Dominique Strauss-Kahn in 2015
Strauss-Kahn claimed he did not know the women were being paid Reuters

Former managing director of the International Monetary Fund (IMF) and French politician Dominique Strauss-Kahn has been ordered to pay €10,000 (£7,900, $11,290) to anti-prostitution activists after losing a civil case that ruled he knew the women he was sleeping with at sex parties were prostitutes.

Strauss-Kahn was acquitted last year of aggravated pimping after allegations that he organised orgies at a French hotel. He admitted attending the orgies but said he did not know that the women involved were prostitutes. The court ruled that he did in fact know that the women were prostitutes.

Along with Strauss-Kahn a number of other defendants were ordered to pay fines totalling €20,000 to the charity Movuvement Du Nid (MDN), an organisation that campaigns against prostitution.
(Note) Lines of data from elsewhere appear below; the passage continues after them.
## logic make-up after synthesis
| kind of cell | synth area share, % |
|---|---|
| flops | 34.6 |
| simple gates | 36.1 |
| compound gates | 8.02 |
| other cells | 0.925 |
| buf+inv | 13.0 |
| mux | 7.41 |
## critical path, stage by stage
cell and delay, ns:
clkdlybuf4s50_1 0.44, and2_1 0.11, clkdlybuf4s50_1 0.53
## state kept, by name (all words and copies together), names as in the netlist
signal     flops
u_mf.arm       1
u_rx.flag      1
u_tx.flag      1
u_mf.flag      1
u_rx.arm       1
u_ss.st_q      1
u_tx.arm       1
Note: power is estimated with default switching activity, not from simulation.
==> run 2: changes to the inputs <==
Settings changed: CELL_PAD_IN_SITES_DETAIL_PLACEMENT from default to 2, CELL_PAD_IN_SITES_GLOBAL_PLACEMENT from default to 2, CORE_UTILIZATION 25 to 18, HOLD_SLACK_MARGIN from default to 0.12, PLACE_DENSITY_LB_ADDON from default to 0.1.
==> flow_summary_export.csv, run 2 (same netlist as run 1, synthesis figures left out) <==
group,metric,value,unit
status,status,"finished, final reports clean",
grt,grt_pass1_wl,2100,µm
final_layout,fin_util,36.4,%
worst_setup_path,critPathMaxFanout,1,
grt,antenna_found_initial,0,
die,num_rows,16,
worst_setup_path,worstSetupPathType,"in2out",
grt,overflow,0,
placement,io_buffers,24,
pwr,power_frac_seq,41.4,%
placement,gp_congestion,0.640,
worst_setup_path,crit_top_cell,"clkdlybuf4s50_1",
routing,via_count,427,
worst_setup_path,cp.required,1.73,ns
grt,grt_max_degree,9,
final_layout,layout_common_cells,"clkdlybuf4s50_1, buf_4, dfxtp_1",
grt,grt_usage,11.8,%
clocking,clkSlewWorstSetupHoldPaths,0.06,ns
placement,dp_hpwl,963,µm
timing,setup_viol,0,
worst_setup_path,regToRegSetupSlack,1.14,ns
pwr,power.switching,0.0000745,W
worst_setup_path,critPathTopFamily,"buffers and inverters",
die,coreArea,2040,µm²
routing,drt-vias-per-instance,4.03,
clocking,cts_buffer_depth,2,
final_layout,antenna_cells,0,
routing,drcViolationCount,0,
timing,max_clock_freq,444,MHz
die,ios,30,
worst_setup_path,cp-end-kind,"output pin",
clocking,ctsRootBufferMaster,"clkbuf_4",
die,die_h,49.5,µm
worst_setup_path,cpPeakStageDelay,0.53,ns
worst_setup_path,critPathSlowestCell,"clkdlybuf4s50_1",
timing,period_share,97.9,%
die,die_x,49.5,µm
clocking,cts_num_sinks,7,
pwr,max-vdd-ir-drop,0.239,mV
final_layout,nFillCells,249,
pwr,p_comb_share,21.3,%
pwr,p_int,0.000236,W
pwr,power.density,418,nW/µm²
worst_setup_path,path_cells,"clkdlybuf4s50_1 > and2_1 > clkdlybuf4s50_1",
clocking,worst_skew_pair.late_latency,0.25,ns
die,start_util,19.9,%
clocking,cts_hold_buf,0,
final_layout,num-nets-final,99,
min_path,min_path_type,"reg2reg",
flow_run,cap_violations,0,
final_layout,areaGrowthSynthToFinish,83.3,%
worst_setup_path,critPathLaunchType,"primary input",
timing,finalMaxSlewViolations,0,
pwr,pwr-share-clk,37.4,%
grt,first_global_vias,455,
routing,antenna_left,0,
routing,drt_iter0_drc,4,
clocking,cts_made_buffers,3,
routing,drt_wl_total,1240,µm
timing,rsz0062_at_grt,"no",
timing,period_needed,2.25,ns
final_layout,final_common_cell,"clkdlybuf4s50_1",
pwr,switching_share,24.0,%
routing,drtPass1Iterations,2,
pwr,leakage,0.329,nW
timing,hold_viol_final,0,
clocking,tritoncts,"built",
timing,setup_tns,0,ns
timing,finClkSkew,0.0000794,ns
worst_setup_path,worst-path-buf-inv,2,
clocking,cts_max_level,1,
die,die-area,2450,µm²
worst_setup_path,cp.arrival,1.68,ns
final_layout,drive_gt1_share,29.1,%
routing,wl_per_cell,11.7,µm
`config.mk`:
```
export PLATFORM = sky130hd
export DESIGN_NAME = ctlbank_i2c
export DESIGN_NICKNAME = d
export VERILOG_FILES = /design/src/rtl/ctlbank_i2c.sv
export SDC_FILE = /design/constraint.sdc
export NUM_CORES = 1
export LEC_CHECK = 0
export BUFFER_PORTS_ARGS = -buffer_cell sky130_fd_sc_hd__buf_2
export CELL_PAD_IN_SITES_DETAIL_PLACEMENT = 1
export CELL_PAD_IN_SITES_GLOBAL_PLACEMENT = 2
export CORE_MARGIN = 2
export CORE_UTILIZATION = 43
export CTS_BUF_LIST = sky130_fd_sc_hd__clkbuf_4 sky130_fd_sc_hd__clkbuf_8
export CTS_CLUSTER_SIZE = 14
export DETAILED_ROUTE_END_ITERATION = 7
export GPL_ROUTABILITY_DRIVEN = 0
export PLACE_DENSITY = 0.9
export SETUP_SLACK_MARGIN = 0.3
export SLEW_MARGIN = 5
export SYNTH_ARGS = -nofsm -noshare
export SYNTH_HDL_FRONTEND = slang
export SYNTH_SLANG_ARGS = --single-unit
```
`constraint.sdc`:
```
create_clock -name clk -period 3.8 [get_ports clk]
set_input_delay 0.38 -clock clk [delete_from_list [all_inputs] [get_ports clk]]
set_output_delay 0.38 -clock clk [all_outputs]
set_load 0.05 [all_outputs]
```
==> src/rtl/gpd_ctrl.sv <==
module gpd_ctrl
  import gpd_pkg::*;
#(
  parameter int NUM_CH    = 4,
  parameter int DECIM     = 8,
  parameter int BLOCK_LEN = 4096,
  localparam int CH_W     = (NUM_CH > 1) ? $clog2(NUM_CH) : 1
) (
  input  logic            clk,
  input  logic            rstN,
  input  logic            enable,
  input  logic            sampleValid,
  input  logic [CH_W-1:0] chanIdx,
  output gpd_strb_t       strb
);

  localparam int DEC_W = (DECIM > 1) ? $clog2(DECIM) : 1;
  localparam int BLK_W = (BLOCK_LEN > 1) ? $clog2(BLOCK_LEN) : 1;

  logic [CH_W-1:0]  prevChan;
  logic [CH_W-1:0]  expectChan;
  logic             prevOk;
  logic [DEC_W-1:0] decCnt;
  logic [BLK_W-1:0] blkCnt;
  logic             accept;
  logic             lastChan;
  logic             adjacent;
  logic             frameActive;
  logic             blockDone;

  always_comb begin
    accept      = enable && sampleValid;
    lastChan    = (chanIdx == CH_W'(NUM_CH - 1));
    expectChan  = (prevChan == CH_W'(NUM_CH - 1)) ? '0 : prevChan + CH_W'(1);
    adjacent    = prevOk && (chanIdx == expectChan);
    frameActive = (decCnt == '0);
    blockDone   = (blkCnt == BLK_W'(BLOCK_LEN - 1));

    strb.capture = accept;
    strb.accum   = accept && adjacent && frameActive;
    strb.dump    = accept && lastChan && frameActive && blockDone;
  end

  always_ff @(posedge clk or negedge rstN) begin
    if (!rstN) begin
      prevChan <= '0;
      prevOk   <= 1'b0;
      decCnt   <= '0;
      blkCnt   <= '0;
    end else if (!enable) begin
      prevOk <= 1'b0;
    end else if (sampleValid) begin
      prevOk   <= 1'b1;
      prevChan <= chanIdx;
      if (lastChan) begin
        decCnt <= (decCnt == DEC_W'(DECIM - 1)) ? '0 : decCnt + DEC_W'(1);
        if (frameActive)
          blkCnt <= blockDone ? '0 : blkCnt + BLK_W'(1);
      end
    end
  end


  dump_on_last_chan_chk: assert property (@(posedge clk) disable iff (!rstN)
    strb.dump |-> (chanIdx == CH_W'(NUM_CH - 1)));


  blk_range_chk: assert property (@(posedge clk) disable iff (!rstN)
    blkCnt <= BLK_W'(BLOCK_LEN - 1));


  accum_needs_enable_chk: assert property (@(posedge clk) disable iff (!rstN)
    strb.accum |-> (enable && sampleValid));


  stale_after_idle_chk: assert property (@(posedge clk) disable iff (!rstN)
    !enable |=> !strb.accum);

endmodule
## src/rtl/fault_irq_pkg.sv

```systemverilog
package fault_irq_pkg;
    parameter int unsigned FLT_N = 8;

    typedef enum logic {
        HALF_LO = 1'b0,
        HALF_HI = 1'b1
    } half_e;
endpackage

```

## src/rtl/fault_irq_sync.sv

```systemverilog
module fault_irq_sync #(
    parameter int unsigned N = fault_irq_pkg::FLT_N
) (
    input  logic         clk,
    input  logic         rst_n,
    input  logic [N-1:0] async_i,
    output logic [N-1:0] sync_o
);
    for (genvar i = 0; i < N; i++) begin : g_bit
        typedef struct packed {
            logic s1;
            logic s2;
        } sync_t;

        sync_t cur_q, nxt_d;

        always_comb begin
            nxt_d.s1 = async_i[i];
            nxt_d.s2 = cur_q.s1;
        end

        always_ff @(posedge clk) begin
            if (!rst_n) cur_q <= '0;
            else        cur_q <= nxt_d;
        end

        assign sync_o[i] = cur_q.s2;
    end
endmodule

```

## src/rtl/fault_irq_track.sv

```systemverilog
module fault_irq_track #(
    parameter int unsigned N = fault_irq_pkg::FLT_N
) (
    input  logic         clk,
    input  logic         rst_n,
    input  logic [N-1:0] flt_s_i,
    input  logic         msg_start_i,
    output logic [N-1:0] chg_o
);
    typedef struct packed {
        logic [N-1:0] prev;
        logic [N-1:0] chg;
    } trk_t;

    trk_t cur_q, nxt_d;
    logic [N-1:0] edge_w;

    always_comb begin
        edge_w    = flt_s_i ^ cur_q.prev;
        nxt_d     = cur_q;
        nxt_d.prev = flt_s_i;
        nxt_d.chg = (msg_start_i ? '0 : cur_q.chg) | edge_w;
    end

    always_ff @(posedge clk) begin
        if (!rst_n) cur_q <= '0;
        else        cur_q <= nxt_d;
    end

    assign chg_o = cur_q.chg | edge_w;

    // an edge on the synchronized fault must be recorded
    p_edge_recorded_r7: assert property (@(posedge clk) disable iff (!rst_n)
        (flt_s_i != $past(flt_s_i)) |-> ((chg_o & (flt_s_i ^ $past(flt_s_i))) == (flt_s_i ^ $past(flt_s_i))));
endmodule

```

## src/rtl/fault_irq_core.sv

```systemverilog
module fault_irq_core #(
    parameter int unsigned N = fault_irq_pkg::FLT_N
) (
    input  logic           clk,
    input  logic           rst_n,
    input  logic [N-1:0]   flt_s_i,
    input  logic [N-1:0]   chg_i,
    input  logic           msg_start_i,
    input  logic           msg_end_i,
    input  logic           frame_err_i,
    input  logic           mask_wr_i,
    input  logic           mask_hi_i,
    input  logic           clr_wr_i,
    input  logic           clr_hi_i,
    input  logic [N/2-1:0] data_i,
    output logic [N-1:0]   lat_o,
    output logic [N-1:0]   mask_o
);
    import fault_irq_pkg::*;
    localparam int unsigned H = N / 2;

    typedef struct packed {
        logic [N-1:0] lat;
        logic [N-1:0] mask;
        logic [N-1:0] pend;
    } core_t;

    core_t cur_q, nxt_d;
    logic [N-1:0] clr_wide_w;
    logic [N-1:0] pend_eff_w;
    logic [N-1:0] clr_vec_w;
    half_e        mhalf_w, chalf_w;

    always_comb begin
        mhalf_w = half_e'(mask_hi_i);
        chalf_w = half_e'(clr_hi_i);
        nxt_d   = cur_q;

        if (mask_wr_i) begin
            if (mhalf_w == HALF_HI) nxt_d.mask[N-1:H] = data_i;
            else                    nxt_d.mask[H-1:0] = data_i;
        end

        clr_wide_w = (chalf_w == HALF_HI) ? {data_i, {H{1'b0}}}
                                          : {{H{1'b0}}, data_i};
        pend_eff_w = (msg_start_i ? '0 : cur_q.pend)
                   | (clr_wr_i ? clr_wide_w : '0);
        nxt_d.pend = pend_eff_w;

        clr_vec_w = '0;
        if (msg_end_i) begin
            nxt_d.pend = '0;
            if (!frame_err_i) clr_vec_w = pend_eff_w & ~chg_i;
        end

        nxt_d.lat = (cur_q.lat & ~clr_vec_w) | flt_s_i;
    end

    always_ff @(posedge clk) begin
        if (!rst_n) cur_q <= '0;
        else        cur_q <= nxt_d;
    end

    assign lat_o  = cur_q.lat;
    assign mask_o = cur_q.mask;

    // a synchronized fault is latched on the next edge
    p_fault_sets_r2: assert property (@(posedge clk) disable iff (!rst_n)
        (|flt_s_i) |=> ((lat_o & $past(flt_s_i)) == $past(flt_s_i)));

    // half-wise mask writes
    p_mask_lo_r4: assert property (@(posedge clk) disable iff (!rst_n)
        (mask_wr_i && !mask_hi_i) |=> (mask_o[H-1:0] == $past(data_i)
                                       && mask_o[N-1:H] == $past(mask_o[N-1:H])));
    p_mask_hi_r4: assert property (@(posedge clk) disable iff (!rst_n)
        (mask_wr_i && mask_hi_i) |=> (mask_o[N-1:H] == $past(data_i)
                                      && mask_o[H-1:0] == $past(mask_o[H-1:0])));

    // a flag only drops right after a valid message end
    p_clear_only_at_end_r5: assert property (@(posedge clk) disable iff (!rst_n)
        (|($past(lat_o) & ~lat_o)) |-> $past(msg_end_i && !frame_err_i));

    // flags that changed during the message survive its end
    p_changed_kept_r7: assert property (@(posedge clk) disable iff (!rst_n)
        msg_end_i |=> ((lat_o & $past(chg_i & lat_o)) == $past(chg_i & lat_o)));
endmodule

```

## src/rtl/fault_irq_ctrl.sv

```systemverilog
module fault_irq_ctrl (
    input  logic       clk,
    input  logic       rst_n,
    input  logic [7:0] fault_i,
    input  logic       msg_start_i,
    input  logic       msg_end_i,
    input  logic       frame_err_i,
    input  logic       mask_wr_i,
    input  logic       mask_hi_i,
    input  logic       clr_wr_i,
    input  logic       clr_hi_i,
    input  logic [3:0] cmd_data_i,
    output logic [7:0] status_o,
    output logic       irq_o
);
    localparam int unsigned N = fault_irq_pkg::FLT_N;

    logic [N-1:0] flt_s_w;
    logic [N-1:0] chg_w;
    logic [N-1:0] lat_w;
    logic [N-1:0] mask_w;

    fault_irq_sync #(.N(N)) u_sync (
        .clk     (clk),
        .rst_n   (rst_n),
        .async_i (fault_i),
        .sync_o  (flt_s_w)
    );

    fault_irq_track #(.N(N)) u_track (
        .clk         (clk),
        .rst_n       (rst_n),
        .flt_s_i     (flt_s_w),
        .msg_start_i (msg_start_i),
        .chg_o       (chg_w)
    );

    fault_irq_core #(.N(N)) u_core (
        .clk         (clk),
        .rst_n       (rst_n),
        .flt_s_i     (flt_s_w),
        .chg_i       (chg_w),
        .msg_start_i (msg_start_i),
        .msg_end_i   (msg_end_i),
        .frame_err_i (frame_err_i),
        .mask_wr_i   (mask_wr_i),
        .mask_hi_i   (mask_hi_i),
        .clr_wr_i    (clr_wr_i),
        .clr_hi_i    (clr_hi_i),
        .data_i      (cmd_data_i),
        .lat_o       (lat_w),
        .mask_o      (mask_w)
    );

    assign status_o = lat_w;
    assign irq_o    = |(lat_w & mask_w);

    // the interrupt needs a latched flag behind it
    p_irq_needs_flag_r3: assert property (@(posedge clk) disable iff (!rst_n)
        irq_o |-> (status_o != '0));

    // a still-active synchronized fault keeps its flag through any clear
    p_active_holds_r8: assert property (@(posedge clk) disable iff (!rst_n)
        (|flt_s_w) |=> ((status_o & $past(flt_s_w)) == $past(flt_s_w)));
endmodule

```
The Local reported that MDN's lawyer said of the ruling: "The judgement recognises the existence of a system, apart from the criminal offence of pimping, and sees the client as an actor in part of this system."

The Times said that sex workers at the orgies had described them as "butchery" and "slaughter".

Strauss-Kahn's defence was that he thought the women were there because they enjoyed sex parties and he did not know that they were being paid.

As well as being a minister in the French government and managing director of the International Monetary Fund, Strauss-Kahn once ran to be the presidential nominee for France's Socialist Party before an infamous fall from grace that included allegations that he assaulted a hotel maid in New York.

Strauss-Kahn was acquitted in 2015 on a charge of aggravated pimping after he was accused of procuring prostitutes out of Lille's Hotel Carlton for sex parties. His lawyers have said they will appeal this latest ruling.

France is preparing to introduce a new law that would see people fined €1,500 for paying for prostitutes, with higher fines for repeat offenders.